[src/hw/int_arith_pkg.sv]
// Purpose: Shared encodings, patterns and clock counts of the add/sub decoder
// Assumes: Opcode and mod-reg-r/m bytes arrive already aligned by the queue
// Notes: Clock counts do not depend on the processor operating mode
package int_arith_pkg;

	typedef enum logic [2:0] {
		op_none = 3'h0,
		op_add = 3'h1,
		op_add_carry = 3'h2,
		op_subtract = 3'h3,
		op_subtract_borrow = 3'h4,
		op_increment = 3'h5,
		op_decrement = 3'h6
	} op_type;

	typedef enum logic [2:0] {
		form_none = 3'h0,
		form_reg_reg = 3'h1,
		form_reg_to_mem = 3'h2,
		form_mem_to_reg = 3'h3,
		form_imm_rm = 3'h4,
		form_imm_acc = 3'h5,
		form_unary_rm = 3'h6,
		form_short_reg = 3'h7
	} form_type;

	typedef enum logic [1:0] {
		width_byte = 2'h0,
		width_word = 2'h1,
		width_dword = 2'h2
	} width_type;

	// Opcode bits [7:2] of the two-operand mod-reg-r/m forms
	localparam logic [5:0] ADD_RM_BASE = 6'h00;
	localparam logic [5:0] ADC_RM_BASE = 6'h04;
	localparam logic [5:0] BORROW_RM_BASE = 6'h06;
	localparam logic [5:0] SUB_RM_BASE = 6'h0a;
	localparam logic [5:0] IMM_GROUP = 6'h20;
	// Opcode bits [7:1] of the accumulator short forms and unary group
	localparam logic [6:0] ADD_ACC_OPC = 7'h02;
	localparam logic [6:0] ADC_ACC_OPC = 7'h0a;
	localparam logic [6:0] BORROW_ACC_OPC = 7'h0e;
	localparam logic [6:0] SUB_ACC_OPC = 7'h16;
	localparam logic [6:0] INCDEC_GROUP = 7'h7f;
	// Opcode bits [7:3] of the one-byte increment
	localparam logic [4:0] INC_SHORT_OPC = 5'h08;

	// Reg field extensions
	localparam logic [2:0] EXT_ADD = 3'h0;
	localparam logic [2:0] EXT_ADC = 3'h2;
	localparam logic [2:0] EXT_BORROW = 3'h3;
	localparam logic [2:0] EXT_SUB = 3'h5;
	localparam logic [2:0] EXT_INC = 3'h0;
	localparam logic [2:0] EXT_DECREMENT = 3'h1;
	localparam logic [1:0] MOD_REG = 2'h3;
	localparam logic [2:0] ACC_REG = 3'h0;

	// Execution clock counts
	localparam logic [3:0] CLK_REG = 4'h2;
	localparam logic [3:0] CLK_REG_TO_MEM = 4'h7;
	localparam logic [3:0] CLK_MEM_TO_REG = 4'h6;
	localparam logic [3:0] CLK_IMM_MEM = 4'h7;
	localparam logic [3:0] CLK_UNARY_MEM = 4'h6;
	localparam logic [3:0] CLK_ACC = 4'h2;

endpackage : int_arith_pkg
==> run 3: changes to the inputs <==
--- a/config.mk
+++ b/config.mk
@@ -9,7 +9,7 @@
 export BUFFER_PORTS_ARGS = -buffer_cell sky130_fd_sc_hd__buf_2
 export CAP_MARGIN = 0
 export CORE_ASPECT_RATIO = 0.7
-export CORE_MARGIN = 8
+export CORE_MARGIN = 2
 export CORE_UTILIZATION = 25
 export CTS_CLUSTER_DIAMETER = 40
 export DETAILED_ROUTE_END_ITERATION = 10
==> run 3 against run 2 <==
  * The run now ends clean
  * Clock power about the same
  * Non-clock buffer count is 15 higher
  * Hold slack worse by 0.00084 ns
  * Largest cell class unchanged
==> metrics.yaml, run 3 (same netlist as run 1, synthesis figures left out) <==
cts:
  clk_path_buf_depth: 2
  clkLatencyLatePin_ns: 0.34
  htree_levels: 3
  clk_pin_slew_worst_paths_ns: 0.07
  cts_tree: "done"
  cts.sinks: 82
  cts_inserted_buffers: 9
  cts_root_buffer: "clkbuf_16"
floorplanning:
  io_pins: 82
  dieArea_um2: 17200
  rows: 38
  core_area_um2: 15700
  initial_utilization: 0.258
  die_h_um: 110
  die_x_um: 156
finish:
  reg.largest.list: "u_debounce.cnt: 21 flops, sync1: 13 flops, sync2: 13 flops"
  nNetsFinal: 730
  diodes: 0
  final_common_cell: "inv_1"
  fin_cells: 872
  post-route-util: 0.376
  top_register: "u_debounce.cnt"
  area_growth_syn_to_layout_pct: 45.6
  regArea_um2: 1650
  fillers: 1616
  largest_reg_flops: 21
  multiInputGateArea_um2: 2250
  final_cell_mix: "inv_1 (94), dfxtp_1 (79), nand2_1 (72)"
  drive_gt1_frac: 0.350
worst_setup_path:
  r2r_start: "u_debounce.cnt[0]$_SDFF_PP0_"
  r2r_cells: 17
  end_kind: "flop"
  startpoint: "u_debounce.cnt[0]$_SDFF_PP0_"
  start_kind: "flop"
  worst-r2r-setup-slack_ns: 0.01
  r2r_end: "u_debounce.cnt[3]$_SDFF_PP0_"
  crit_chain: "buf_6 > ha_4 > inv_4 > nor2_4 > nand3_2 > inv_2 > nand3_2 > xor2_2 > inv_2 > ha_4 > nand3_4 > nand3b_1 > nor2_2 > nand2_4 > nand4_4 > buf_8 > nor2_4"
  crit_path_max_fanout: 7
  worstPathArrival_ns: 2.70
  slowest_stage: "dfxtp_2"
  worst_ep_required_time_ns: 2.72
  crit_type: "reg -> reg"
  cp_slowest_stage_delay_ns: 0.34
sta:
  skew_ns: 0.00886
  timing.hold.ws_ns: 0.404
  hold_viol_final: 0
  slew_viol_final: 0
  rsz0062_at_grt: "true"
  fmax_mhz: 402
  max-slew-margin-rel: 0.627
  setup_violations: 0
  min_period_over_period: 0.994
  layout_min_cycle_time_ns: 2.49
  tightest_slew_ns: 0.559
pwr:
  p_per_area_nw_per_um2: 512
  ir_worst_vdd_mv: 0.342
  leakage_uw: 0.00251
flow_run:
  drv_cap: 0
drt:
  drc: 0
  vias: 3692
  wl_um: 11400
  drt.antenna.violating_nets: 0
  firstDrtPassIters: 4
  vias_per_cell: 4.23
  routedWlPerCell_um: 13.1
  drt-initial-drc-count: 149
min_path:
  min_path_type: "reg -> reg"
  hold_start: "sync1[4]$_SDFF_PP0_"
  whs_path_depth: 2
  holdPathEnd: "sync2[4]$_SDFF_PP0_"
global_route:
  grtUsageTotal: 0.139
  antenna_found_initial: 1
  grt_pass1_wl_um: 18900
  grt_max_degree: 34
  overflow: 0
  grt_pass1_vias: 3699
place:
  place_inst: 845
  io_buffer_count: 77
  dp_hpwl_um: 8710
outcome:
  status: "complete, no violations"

§ Exercise prompt
Please print exactly the lines from the one containing "p_per_area_nw_per_um2: 512" through the last line of the material.

§ Exercise output
  p_per_area_nw_per_um2: 512
  ir_worst_vdd_mv: 0.342
  leakage_uw: 0.00251
flow_run:
  drv_cap: 0
drt:
  drc: 0
  vias: 3692
  wl_um: 11400
  drt.antenna.violating_nets: 0
  firstDrtPassIters: 4
  vias_per_cell: 4.23
  routedWlPerCell_um: 13.1
  drt-initial-drc-count: 149
min_path:
  min_path_type: "reg -> reg"
  hold_start: "sync1[4]$_SDFF_PP0_"
  whs_path_depth: 2
  holdPathEnd: "sync2[4]$_SDFF_PP0_"
global_route:
  grtUsageTotal: 0.139
  antenna_found_initial: 1
  grt_pass1_wl_um: 18900
  grt_max_degree: 34
  overflow: 0
  grt_pass1_vias: 3699
place:
  place_inst: 845
  io_buffer_count: 77
  dp_hpwl_um: 8710
outcome:
  status: "complete, no violations"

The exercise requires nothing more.